▸ **YOUR OBJECTIVE**
The result should be every line in the data below that carries the string "stage".

▸ **RECORDS SHOWN**
-- Opening Marker --

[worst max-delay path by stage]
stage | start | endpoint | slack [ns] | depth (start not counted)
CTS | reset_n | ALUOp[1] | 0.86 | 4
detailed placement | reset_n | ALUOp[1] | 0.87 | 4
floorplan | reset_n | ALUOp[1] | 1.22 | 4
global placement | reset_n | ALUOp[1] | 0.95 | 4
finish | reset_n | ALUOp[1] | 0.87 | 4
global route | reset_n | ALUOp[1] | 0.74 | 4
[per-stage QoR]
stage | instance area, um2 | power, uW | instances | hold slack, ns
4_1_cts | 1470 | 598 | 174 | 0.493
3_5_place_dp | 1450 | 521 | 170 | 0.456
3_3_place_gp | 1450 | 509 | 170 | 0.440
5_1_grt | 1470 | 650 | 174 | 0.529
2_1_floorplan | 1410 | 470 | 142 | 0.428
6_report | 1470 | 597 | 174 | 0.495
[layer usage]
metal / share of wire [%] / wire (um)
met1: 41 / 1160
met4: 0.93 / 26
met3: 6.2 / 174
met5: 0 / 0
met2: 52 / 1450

-- Closing Marker --

▸ **PROBLEM SOLUTION**
[worst max-delay path by stage]
stage | start | endpoint | slack [ns] | depth (start not counted)
[per-stage QoR]
stage | instance area, um2 | power, uW | instances | hold slack, ns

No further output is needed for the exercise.